WHAT YOU SHOULD DO:
Report how many lines in the records below hold the word "indices". Add nothing to the number.

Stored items

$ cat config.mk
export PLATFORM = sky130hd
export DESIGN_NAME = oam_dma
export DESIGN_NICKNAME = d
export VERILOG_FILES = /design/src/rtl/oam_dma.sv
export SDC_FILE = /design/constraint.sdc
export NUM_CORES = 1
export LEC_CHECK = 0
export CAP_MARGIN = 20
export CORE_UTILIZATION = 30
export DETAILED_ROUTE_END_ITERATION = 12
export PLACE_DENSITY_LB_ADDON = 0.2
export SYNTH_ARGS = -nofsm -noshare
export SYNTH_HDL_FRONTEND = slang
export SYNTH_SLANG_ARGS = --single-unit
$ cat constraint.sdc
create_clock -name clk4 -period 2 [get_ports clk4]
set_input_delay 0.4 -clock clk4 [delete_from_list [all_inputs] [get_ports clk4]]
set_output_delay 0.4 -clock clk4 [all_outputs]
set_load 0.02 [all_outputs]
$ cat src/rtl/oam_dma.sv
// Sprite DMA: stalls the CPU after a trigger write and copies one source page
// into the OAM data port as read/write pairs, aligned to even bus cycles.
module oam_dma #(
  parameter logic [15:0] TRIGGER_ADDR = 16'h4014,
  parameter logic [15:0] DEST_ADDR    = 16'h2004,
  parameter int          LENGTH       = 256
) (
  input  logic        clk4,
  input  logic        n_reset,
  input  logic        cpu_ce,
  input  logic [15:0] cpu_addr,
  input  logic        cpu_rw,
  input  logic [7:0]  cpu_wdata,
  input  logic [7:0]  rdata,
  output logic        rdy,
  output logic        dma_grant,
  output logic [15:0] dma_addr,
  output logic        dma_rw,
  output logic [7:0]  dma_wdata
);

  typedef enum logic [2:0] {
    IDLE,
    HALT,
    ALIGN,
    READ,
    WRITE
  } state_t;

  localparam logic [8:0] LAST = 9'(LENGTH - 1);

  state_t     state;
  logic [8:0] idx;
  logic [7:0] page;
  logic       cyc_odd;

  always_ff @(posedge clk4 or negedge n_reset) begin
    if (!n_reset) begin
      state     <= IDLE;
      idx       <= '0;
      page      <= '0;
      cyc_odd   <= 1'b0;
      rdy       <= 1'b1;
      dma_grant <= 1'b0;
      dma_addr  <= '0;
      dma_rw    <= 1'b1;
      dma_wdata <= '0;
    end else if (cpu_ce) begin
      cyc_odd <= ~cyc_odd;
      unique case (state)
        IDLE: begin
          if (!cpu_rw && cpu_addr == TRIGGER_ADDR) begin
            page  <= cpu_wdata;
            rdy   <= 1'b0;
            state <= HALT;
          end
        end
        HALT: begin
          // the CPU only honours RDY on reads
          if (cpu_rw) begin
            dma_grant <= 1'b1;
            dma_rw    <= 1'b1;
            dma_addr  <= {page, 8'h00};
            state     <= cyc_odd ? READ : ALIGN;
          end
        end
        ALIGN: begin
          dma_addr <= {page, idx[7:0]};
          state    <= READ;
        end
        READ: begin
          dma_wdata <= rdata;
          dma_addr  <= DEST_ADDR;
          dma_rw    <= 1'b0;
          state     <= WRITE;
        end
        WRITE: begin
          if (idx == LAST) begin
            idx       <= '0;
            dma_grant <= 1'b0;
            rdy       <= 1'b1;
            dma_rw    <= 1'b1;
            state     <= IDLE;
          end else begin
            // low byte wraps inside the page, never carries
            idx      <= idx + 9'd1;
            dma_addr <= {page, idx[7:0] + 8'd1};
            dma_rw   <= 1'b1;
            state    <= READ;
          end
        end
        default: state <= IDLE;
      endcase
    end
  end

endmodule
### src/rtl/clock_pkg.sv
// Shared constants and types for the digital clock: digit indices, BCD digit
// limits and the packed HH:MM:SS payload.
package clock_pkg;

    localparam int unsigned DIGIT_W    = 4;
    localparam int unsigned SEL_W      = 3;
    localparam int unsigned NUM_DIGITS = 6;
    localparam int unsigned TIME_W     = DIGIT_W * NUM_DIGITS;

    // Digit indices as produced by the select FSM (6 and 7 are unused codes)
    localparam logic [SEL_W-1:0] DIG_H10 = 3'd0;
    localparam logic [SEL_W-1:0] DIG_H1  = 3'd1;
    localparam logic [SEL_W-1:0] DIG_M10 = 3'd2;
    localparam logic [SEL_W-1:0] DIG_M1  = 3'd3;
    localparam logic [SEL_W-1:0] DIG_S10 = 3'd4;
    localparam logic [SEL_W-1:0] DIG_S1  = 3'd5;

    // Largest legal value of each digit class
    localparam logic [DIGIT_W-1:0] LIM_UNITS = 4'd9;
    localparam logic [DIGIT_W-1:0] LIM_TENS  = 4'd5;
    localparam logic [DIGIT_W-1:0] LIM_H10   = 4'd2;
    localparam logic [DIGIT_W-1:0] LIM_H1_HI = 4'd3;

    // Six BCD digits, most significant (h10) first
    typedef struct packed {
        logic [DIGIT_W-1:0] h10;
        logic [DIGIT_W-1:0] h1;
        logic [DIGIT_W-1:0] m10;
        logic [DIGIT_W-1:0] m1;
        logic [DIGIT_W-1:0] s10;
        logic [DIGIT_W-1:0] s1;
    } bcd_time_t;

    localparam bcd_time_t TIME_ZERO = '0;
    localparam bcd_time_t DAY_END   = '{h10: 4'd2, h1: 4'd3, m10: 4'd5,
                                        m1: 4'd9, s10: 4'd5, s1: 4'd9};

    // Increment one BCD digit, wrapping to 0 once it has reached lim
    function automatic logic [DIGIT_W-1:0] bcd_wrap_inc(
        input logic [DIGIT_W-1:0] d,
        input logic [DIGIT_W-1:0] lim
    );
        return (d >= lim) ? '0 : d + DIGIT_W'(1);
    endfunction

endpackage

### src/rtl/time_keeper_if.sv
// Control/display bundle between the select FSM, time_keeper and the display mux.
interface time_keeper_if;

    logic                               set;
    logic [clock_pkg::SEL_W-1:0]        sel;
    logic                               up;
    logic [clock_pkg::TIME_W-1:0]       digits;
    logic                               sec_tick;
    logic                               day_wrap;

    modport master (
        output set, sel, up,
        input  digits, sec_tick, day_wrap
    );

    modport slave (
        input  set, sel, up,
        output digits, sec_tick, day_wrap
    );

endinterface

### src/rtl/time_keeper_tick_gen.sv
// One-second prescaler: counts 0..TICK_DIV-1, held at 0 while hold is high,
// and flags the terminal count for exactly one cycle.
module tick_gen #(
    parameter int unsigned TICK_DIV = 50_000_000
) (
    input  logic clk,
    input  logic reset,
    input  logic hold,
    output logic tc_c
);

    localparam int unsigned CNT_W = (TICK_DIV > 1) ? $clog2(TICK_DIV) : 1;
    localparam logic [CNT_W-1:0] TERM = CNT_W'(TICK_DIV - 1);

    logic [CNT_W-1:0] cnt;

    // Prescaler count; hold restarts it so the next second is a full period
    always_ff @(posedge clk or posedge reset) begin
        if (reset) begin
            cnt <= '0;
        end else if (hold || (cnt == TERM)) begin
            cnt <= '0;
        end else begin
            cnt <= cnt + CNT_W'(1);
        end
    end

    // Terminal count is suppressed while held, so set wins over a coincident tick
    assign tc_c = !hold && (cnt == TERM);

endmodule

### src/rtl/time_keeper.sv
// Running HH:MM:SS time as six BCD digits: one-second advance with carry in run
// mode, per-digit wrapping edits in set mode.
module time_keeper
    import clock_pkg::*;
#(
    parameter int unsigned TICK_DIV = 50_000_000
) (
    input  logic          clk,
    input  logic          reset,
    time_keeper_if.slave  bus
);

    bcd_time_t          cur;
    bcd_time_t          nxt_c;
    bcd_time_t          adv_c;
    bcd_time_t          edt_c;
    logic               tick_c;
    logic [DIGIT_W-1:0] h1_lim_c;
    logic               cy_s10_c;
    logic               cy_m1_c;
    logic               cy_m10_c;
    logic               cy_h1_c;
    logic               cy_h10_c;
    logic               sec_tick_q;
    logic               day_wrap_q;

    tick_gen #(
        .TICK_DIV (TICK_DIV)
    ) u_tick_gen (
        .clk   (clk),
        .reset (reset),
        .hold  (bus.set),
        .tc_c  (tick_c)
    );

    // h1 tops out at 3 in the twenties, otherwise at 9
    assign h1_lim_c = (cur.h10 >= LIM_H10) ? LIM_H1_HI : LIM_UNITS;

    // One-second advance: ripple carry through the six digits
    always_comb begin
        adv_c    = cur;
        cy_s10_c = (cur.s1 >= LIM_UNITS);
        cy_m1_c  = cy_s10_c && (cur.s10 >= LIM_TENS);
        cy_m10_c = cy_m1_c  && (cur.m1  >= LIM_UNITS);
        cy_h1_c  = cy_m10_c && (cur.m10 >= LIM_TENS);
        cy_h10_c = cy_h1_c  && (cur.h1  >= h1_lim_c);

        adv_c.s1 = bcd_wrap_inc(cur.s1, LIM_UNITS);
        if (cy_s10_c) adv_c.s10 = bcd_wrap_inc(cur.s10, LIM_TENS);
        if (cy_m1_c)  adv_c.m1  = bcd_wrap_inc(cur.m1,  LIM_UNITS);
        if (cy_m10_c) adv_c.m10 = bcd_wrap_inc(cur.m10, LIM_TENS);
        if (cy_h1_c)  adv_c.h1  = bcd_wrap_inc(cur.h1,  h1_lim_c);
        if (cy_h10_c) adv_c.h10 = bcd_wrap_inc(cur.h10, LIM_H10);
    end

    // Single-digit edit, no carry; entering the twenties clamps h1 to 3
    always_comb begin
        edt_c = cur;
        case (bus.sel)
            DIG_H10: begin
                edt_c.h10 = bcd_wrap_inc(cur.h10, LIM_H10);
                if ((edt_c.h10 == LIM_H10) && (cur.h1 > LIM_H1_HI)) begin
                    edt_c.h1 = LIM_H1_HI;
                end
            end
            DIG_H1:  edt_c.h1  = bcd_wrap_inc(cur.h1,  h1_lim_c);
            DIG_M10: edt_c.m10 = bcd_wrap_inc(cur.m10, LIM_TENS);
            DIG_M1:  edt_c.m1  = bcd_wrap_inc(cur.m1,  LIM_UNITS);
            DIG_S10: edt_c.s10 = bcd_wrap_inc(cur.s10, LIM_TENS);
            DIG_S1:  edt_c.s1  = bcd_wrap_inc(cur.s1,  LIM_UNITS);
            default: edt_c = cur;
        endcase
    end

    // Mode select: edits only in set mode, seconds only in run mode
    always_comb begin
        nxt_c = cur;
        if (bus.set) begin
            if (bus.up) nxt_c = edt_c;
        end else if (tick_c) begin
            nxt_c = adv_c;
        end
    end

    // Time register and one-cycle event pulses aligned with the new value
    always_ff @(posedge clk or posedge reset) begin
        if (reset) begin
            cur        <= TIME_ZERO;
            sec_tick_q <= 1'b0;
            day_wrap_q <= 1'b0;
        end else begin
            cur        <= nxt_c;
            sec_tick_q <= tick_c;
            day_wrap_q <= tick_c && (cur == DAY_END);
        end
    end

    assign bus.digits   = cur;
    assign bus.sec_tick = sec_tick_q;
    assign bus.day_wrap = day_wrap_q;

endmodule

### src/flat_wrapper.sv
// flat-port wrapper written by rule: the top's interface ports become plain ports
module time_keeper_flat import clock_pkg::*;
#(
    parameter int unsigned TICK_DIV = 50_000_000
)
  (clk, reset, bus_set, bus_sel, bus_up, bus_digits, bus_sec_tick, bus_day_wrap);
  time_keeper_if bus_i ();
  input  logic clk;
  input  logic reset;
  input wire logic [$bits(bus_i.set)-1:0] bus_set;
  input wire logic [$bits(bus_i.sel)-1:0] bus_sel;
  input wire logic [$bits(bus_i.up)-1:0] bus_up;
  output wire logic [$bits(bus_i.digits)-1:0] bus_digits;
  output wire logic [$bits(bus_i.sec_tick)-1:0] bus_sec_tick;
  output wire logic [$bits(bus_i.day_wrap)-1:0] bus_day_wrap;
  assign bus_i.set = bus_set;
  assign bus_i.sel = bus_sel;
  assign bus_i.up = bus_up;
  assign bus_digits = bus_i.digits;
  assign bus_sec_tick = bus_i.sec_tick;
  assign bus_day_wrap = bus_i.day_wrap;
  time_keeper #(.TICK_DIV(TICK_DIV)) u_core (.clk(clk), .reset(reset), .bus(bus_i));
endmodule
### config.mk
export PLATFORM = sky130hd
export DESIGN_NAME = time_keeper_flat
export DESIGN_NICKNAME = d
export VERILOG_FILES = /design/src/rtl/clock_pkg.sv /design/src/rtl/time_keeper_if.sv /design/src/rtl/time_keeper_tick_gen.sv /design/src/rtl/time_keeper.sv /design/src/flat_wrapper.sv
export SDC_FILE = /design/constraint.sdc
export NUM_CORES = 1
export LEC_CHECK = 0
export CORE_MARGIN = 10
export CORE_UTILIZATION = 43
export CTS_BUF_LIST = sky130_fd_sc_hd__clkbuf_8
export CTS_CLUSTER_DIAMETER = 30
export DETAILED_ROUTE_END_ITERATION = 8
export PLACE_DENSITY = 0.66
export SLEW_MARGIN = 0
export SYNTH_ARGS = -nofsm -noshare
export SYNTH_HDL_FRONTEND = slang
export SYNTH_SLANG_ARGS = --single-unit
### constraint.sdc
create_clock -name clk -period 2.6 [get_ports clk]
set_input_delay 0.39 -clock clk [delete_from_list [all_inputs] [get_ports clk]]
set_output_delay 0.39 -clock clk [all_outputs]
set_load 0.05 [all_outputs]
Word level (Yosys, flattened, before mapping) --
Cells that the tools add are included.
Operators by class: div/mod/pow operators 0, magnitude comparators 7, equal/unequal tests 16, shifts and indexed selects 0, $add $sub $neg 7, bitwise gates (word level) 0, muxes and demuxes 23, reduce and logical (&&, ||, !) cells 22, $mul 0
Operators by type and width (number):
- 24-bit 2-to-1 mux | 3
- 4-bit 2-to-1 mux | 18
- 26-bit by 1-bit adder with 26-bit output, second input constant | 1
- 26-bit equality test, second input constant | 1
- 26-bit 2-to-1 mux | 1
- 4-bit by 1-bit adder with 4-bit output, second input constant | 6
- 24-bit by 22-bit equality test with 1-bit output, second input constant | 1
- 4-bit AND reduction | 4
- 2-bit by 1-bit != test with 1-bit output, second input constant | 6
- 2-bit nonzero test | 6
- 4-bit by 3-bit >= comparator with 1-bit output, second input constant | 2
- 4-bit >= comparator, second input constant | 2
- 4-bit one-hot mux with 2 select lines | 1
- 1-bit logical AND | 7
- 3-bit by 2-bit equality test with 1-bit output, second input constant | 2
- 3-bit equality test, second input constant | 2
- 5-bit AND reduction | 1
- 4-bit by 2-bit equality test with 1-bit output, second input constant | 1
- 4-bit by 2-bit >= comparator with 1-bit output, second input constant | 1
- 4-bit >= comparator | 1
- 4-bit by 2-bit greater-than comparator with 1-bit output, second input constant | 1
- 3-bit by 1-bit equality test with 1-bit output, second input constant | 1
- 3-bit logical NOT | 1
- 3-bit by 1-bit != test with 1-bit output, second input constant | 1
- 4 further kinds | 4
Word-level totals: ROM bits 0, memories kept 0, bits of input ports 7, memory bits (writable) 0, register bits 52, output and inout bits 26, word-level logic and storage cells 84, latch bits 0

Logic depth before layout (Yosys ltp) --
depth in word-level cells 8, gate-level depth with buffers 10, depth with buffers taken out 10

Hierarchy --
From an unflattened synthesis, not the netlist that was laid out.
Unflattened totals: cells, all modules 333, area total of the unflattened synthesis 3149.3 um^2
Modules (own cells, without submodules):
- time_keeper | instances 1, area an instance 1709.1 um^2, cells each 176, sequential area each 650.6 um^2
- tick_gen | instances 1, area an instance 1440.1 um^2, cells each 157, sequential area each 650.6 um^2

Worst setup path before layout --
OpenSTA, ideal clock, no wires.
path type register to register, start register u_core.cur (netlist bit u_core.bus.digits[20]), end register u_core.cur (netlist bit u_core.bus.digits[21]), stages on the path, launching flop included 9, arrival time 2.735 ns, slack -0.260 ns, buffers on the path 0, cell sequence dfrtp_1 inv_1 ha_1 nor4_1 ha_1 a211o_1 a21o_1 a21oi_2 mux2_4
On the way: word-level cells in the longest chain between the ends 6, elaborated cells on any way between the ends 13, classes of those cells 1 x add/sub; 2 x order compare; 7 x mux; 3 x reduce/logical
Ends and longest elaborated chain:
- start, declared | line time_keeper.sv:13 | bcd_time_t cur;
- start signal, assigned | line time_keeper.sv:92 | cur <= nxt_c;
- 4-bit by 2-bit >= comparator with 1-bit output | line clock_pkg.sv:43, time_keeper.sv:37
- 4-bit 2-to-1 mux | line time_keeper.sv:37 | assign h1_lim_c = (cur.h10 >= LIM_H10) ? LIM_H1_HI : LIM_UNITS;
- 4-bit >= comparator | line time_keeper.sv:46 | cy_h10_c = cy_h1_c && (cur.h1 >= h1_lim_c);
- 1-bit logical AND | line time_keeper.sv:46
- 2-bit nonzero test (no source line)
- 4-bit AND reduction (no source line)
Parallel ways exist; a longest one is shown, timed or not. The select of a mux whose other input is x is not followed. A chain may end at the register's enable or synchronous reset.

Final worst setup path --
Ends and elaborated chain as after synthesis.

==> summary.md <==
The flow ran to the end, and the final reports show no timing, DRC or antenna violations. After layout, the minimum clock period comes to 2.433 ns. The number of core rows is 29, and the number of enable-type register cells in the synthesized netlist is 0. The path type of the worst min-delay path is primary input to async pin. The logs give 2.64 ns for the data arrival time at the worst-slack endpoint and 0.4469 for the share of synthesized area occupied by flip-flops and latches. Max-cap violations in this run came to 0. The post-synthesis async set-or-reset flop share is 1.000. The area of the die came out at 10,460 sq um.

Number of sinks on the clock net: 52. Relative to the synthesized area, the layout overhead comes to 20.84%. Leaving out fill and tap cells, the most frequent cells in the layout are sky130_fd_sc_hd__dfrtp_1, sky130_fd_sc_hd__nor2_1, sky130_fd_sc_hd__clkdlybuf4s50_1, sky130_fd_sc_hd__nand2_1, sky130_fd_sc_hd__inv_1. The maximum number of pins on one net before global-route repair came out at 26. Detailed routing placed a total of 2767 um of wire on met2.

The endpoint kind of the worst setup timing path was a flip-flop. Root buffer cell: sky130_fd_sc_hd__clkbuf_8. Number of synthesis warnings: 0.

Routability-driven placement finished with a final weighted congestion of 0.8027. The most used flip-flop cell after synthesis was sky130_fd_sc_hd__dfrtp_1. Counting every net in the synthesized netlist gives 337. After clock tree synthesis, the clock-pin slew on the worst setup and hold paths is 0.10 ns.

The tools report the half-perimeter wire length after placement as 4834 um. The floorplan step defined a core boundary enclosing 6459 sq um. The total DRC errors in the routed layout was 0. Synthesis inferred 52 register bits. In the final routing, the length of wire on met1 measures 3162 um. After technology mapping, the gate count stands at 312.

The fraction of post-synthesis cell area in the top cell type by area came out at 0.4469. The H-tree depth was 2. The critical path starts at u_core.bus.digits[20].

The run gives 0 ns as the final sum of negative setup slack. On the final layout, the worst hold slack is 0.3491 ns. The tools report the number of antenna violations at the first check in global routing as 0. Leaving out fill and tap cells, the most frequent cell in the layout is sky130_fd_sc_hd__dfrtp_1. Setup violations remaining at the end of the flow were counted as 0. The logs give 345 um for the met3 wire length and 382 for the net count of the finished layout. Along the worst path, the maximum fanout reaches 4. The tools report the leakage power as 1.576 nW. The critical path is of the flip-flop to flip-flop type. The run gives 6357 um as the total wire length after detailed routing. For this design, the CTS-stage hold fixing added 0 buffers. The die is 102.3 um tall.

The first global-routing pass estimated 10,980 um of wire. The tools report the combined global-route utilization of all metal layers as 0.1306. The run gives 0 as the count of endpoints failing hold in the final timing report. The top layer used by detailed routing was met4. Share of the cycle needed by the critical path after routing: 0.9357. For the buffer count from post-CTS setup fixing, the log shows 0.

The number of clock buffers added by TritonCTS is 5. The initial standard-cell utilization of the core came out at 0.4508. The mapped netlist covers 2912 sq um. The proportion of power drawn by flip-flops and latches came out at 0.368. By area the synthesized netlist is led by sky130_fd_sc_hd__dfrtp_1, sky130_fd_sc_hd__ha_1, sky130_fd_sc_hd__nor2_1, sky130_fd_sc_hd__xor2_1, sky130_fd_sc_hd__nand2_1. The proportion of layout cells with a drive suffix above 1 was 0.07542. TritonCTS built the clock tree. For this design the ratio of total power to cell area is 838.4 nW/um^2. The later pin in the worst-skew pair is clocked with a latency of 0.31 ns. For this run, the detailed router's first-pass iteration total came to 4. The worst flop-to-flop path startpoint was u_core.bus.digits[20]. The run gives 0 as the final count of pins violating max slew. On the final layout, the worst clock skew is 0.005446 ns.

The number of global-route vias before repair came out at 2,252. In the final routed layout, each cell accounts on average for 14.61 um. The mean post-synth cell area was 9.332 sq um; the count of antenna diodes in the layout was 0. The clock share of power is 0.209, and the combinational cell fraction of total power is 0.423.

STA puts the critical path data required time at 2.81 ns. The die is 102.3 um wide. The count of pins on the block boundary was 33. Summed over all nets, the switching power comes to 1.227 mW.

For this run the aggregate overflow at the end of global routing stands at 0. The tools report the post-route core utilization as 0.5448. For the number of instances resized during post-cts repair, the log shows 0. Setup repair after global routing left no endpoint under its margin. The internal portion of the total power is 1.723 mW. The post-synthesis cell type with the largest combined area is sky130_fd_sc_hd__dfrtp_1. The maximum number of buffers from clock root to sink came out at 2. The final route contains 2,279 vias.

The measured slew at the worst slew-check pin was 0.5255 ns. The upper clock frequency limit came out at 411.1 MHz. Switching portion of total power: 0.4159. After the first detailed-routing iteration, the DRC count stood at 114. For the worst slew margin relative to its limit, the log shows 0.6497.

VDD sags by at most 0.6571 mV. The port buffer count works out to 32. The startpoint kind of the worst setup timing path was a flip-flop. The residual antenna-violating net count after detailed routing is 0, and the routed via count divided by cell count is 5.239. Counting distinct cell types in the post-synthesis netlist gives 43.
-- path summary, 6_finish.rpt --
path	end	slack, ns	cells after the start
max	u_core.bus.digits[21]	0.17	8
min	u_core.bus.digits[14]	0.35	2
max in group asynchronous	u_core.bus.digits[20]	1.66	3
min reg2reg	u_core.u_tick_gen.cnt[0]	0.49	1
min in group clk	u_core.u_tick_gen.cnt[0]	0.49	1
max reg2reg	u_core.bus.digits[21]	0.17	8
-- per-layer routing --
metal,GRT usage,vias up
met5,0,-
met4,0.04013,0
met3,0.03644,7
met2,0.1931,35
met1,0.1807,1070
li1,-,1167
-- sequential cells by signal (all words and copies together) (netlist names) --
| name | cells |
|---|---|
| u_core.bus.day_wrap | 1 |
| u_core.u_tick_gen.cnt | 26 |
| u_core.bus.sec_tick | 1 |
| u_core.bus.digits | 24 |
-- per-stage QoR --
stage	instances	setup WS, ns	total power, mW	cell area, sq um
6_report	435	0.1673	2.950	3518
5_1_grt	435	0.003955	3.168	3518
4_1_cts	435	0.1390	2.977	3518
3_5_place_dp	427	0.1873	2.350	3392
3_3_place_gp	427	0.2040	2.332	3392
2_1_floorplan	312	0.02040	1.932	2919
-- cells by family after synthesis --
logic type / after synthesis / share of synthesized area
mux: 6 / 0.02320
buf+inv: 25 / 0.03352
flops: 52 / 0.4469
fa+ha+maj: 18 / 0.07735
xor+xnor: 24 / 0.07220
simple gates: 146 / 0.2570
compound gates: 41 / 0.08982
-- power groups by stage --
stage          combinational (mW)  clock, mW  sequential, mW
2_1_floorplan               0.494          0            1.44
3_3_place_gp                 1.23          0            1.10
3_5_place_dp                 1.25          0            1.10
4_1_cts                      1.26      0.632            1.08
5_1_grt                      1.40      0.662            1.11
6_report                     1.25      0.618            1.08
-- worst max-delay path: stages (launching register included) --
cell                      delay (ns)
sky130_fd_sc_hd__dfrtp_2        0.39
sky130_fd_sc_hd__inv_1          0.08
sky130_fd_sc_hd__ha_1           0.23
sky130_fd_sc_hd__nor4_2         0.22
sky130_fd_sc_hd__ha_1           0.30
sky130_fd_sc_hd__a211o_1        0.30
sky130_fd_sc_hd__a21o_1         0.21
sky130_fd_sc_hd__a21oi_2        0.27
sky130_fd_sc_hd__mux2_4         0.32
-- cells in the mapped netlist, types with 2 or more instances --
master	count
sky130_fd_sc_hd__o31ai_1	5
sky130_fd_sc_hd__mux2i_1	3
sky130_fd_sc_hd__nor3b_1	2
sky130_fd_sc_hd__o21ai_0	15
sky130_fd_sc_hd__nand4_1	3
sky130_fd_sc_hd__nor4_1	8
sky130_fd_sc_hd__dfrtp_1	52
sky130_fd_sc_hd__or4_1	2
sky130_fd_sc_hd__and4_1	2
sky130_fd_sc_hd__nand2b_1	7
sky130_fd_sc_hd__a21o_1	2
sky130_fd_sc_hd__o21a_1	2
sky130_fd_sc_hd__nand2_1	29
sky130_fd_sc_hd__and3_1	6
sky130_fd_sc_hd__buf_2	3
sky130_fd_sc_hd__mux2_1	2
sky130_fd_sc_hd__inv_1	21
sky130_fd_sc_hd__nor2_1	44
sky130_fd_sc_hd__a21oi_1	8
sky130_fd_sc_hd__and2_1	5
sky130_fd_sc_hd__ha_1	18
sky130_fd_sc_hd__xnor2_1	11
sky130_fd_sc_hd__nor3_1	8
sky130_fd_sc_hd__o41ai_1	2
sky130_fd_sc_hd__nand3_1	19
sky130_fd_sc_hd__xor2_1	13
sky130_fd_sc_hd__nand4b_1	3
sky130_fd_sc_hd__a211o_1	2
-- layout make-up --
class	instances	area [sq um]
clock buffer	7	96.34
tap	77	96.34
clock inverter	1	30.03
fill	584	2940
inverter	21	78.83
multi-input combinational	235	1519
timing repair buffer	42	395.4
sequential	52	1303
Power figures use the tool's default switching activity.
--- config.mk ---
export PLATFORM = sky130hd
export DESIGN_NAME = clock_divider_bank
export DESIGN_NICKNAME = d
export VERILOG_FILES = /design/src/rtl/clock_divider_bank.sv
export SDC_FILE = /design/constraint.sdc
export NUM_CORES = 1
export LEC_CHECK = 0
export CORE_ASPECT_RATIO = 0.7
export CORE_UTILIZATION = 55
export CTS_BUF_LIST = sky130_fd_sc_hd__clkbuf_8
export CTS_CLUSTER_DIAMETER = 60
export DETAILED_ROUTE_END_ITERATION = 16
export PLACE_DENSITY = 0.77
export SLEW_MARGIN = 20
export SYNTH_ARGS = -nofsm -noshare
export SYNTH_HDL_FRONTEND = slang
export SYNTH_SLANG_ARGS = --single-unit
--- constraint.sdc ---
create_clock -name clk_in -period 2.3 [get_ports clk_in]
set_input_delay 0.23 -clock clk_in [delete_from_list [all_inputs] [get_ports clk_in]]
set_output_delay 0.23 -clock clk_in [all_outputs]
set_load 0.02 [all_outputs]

SOLUTION BELOW:
2